**AVAILABLE DATA:**

= Beginning of Section =

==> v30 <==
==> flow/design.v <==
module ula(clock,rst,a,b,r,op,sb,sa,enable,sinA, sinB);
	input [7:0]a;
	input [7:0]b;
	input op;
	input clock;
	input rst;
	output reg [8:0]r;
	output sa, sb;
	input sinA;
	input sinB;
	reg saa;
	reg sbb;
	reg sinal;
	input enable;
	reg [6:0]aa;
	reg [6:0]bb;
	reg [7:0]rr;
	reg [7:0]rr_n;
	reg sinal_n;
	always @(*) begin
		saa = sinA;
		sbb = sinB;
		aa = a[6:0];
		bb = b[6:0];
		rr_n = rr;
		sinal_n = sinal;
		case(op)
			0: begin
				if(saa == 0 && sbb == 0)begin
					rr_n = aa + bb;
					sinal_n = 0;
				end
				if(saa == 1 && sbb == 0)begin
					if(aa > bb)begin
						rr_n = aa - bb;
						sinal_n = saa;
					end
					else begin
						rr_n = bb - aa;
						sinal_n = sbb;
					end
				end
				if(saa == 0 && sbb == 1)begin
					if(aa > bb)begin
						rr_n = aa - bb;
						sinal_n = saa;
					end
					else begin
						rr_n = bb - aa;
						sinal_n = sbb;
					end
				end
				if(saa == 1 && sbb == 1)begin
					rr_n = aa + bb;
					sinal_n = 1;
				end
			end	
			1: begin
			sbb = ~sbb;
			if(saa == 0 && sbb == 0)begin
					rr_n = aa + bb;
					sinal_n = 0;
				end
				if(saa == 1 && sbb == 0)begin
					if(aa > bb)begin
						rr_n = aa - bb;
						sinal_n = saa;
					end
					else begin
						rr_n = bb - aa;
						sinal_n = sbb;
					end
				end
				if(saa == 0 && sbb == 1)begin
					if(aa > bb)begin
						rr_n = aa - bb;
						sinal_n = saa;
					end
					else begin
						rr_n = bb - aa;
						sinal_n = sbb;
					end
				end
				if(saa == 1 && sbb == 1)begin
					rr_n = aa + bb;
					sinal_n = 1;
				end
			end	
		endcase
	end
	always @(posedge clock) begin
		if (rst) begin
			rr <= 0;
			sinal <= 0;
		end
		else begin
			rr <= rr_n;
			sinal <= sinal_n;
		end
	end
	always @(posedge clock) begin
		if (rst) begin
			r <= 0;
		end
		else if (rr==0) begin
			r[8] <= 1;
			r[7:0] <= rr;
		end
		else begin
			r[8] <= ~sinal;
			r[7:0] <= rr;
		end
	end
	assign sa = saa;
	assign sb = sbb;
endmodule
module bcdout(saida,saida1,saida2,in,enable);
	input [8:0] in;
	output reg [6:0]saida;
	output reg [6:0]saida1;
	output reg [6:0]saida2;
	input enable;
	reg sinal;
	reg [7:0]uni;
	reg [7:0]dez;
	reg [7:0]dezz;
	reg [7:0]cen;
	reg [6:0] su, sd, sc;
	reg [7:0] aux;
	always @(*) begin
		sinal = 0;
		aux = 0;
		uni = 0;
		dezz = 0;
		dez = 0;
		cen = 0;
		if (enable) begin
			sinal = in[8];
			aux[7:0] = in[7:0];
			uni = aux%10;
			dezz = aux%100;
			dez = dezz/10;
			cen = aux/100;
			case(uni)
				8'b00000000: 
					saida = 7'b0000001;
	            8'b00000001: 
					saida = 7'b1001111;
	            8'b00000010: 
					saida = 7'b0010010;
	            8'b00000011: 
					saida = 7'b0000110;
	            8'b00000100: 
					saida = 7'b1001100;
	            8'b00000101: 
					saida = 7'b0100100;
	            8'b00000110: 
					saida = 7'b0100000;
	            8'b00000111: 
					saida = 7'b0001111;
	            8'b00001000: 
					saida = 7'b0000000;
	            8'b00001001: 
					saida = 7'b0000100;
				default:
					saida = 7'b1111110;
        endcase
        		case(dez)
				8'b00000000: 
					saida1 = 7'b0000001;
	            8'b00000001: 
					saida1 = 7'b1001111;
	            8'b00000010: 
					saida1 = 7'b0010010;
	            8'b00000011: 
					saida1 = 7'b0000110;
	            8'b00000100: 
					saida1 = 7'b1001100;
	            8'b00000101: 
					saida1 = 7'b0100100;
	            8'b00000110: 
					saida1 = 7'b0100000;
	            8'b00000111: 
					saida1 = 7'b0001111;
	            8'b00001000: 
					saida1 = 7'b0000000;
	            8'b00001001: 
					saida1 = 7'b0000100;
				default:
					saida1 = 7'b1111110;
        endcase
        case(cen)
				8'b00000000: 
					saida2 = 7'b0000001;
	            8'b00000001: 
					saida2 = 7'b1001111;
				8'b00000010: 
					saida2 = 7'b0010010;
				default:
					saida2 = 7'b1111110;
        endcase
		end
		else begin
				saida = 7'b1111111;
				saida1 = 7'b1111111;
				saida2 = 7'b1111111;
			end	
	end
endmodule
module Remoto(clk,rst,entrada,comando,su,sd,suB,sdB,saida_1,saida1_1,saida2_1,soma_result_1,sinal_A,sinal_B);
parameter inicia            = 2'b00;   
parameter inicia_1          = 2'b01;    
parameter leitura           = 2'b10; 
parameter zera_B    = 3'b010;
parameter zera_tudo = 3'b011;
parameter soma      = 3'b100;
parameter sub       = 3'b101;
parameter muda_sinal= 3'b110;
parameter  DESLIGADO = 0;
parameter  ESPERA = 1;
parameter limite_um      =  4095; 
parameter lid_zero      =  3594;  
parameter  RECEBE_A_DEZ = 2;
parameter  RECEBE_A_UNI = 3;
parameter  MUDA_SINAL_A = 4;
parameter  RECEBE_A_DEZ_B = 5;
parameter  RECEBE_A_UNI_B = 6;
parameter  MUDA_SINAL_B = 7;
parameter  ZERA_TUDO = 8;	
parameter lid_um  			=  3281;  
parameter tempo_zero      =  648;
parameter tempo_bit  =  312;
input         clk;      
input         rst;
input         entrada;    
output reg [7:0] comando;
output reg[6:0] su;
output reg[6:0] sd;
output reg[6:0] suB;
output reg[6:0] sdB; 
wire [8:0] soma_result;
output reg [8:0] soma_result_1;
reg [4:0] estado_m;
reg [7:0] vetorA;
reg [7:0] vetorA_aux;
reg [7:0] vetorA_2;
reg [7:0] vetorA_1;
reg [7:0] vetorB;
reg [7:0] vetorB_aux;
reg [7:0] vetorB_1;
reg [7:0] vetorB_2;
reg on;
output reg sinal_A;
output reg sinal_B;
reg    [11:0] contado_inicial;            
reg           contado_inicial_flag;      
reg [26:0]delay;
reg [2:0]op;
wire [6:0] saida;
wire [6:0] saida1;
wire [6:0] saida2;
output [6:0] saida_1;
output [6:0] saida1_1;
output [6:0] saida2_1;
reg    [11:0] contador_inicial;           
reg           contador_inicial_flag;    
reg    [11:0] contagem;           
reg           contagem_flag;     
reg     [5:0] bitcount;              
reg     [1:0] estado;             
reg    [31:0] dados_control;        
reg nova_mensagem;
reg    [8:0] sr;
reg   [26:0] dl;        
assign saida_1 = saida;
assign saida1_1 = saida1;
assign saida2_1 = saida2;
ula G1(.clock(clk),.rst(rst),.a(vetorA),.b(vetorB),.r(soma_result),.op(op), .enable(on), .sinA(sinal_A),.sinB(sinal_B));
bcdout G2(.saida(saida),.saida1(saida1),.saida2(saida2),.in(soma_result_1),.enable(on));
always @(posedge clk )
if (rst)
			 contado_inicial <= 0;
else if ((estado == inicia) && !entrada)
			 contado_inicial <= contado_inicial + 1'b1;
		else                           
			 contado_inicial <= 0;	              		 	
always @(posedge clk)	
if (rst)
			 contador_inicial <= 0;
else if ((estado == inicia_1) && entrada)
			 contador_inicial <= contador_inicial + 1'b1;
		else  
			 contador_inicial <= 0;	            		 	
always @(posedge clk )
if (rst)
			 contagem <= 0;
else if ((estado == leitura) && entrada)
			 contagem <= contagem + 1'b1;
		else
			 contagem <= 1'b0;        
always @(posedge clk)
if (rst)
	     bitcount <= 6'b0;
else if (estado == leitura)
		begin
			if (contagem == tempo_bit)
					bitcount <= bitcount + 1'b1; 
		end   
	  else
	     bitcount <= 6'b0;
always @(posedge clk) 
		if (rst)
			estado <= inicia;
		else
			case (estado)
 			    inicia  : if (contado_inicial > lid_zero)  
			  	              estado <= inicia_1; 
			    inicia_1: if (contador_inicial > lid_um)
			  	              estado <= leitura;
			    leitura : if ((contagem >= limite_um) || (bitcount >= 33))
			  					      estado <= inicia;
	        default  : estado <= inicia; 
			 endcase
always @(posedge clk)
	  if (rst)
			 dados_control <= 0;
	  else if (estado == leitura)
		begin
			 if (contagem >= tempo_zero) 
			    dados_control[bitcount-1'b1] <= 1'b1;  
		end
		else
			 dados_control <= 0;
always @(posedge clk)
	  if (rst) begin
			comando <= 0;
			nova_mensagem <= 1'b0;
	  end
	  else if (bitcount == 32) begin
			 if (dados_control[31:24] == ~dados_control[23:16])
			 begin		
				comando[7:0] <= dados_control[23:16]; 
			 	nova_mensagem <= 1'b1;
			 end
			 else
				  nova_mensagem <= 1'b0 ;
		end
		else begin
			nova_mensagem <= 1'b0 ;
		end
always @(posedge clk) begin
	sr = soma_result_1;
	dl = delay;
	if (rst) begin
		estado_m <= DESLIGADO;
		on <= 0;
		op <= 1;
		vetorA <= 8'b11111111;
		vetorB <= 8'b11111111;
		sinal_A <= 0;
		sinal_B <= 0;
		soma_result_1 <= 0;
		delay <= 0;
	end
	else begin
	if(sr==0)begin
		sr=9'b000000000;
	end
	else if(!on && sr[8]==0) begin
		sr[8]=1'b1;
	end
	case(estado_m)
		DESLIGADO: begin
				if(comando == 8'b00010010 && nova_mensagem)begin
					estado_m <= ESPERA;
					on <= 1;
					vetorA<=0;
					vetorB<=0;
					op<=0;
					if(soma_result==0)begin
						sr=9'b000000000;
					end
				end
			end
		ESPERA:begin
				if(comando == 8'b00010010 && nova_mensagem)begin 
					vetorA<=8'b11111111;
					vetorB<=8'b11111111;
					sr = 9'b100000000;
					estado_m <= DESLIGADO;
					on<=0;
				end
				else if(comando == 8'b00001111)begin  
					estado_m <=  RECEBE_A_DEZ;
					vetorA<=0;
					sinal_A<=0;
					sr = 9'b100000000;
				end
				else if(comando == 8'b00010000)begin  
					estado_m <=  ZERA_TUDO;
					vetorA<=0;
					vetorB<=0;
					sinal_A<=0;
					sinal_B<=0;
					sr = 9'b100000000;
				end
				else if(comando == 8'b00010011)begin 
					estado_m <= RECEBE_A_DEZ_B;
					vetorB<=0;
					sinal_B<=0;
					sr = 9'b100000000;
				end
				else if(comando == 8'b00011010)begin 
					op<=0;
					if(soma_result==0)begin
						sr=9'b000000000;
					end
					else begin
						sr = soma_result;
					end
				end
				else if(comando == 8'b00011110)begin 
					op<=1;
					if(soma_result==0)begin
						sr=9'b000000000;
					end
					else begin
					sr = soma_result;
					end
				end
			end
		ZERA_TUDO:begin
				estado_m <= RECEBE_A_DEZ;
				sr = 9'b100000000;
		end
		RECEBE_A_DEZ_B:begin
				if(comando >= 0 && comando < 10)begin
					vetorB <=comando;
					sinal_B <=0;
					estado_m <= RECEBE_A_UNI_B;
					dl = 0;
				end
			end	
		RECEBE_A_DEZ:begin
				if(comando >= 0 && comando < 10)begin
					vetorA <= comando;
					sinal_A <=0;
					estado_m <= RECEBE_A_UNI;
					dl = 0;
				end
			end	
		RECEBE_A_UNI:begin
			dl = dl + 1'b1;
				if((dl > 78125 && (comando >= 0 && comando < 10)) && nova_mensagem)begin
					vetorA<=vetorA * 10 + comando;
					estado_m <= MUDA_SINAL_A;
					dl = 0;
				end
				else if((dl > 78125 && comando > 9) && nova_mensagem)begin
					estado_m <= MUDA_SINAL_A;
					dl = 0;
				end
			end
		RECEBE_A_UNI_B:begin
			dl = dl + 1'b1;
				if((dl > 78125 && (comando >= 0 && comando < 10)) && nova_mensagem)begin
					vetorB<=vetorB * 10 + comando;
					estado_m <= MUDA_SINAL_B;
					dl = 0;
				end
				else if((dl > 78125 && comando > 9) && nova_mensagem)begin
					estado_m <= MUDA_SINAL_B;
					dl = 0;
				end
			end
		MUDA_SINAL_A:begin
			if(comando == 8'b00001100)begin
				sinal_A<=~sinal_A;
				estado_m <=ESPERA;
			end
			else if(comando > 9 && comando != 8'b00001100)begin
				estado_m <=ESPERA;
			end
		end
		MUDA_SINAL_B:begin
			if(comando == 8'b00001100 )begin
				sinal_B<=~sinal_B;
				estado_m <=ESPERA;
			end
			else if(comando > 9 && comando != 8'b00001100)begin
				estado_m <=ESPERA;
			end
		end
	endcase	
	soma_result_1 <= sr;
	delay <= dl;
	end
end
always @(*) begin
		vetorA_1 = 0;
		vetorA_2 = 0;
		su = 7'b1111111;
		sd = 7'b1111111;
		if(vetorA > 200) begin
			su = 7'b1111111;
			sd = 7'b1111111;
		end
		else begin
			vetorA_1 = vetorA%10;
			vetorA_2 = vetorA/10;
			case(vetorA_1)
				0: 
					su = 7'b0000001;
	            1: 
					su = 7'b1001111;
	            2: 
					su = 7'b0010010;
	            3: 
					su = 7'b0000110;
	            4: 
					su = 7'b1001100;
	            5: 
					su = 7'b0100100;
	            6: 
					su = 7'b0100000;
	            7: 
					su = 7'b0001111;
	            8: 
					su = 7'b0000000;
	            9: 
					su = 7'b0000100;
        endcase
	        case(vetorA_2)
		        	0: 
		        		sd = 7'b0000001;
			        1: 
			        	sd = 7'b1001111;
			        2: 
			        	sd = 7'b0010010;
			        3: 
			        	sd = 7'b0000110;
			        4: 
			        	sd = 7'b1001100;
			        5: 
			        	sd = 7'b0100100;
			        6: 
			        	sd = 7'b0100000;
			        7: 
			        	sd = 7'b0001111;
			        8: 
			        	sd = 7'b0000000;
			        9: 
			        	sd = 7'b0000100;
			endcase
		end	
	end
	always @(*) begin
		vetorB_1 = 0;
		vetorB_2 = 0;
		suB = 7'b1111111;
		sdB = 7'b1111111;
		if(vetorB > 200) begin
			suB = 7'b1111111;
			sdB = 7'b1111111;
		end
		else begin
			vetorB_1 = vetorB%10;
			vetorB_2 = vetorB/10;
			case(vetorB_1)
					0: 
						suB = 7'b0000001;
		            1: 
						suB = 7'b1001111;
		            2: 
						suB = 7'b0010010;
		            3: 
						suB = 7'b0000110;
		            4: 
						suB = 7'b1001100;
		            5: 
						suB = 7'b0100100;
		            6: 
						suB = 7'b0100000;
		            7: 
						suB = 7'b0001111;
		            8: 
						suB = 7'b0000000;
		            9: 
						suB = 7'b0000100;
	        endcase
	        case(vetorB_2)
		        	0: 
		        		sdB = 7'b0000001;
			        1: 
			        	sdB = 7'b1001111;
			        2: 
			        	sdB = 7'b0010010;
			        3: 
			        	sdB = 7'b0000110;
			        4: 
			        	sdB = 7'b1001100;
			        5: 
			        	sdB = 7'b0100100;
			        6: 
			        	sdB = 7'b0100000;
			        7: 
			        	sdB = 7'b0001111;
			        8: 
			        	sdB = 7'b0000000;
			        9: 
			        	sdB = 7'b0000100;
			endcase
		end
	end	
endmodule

= End of Section =

**WHAT TO PRODUCE:**
Whenever a line in the entries holds the word "dezz", copy that line.

**RESULT OF THIS EXERCISE:**
	reg [7:0]dezz;
		dezz = 0;
			dezz = aux%100;
			dez = dezz/10;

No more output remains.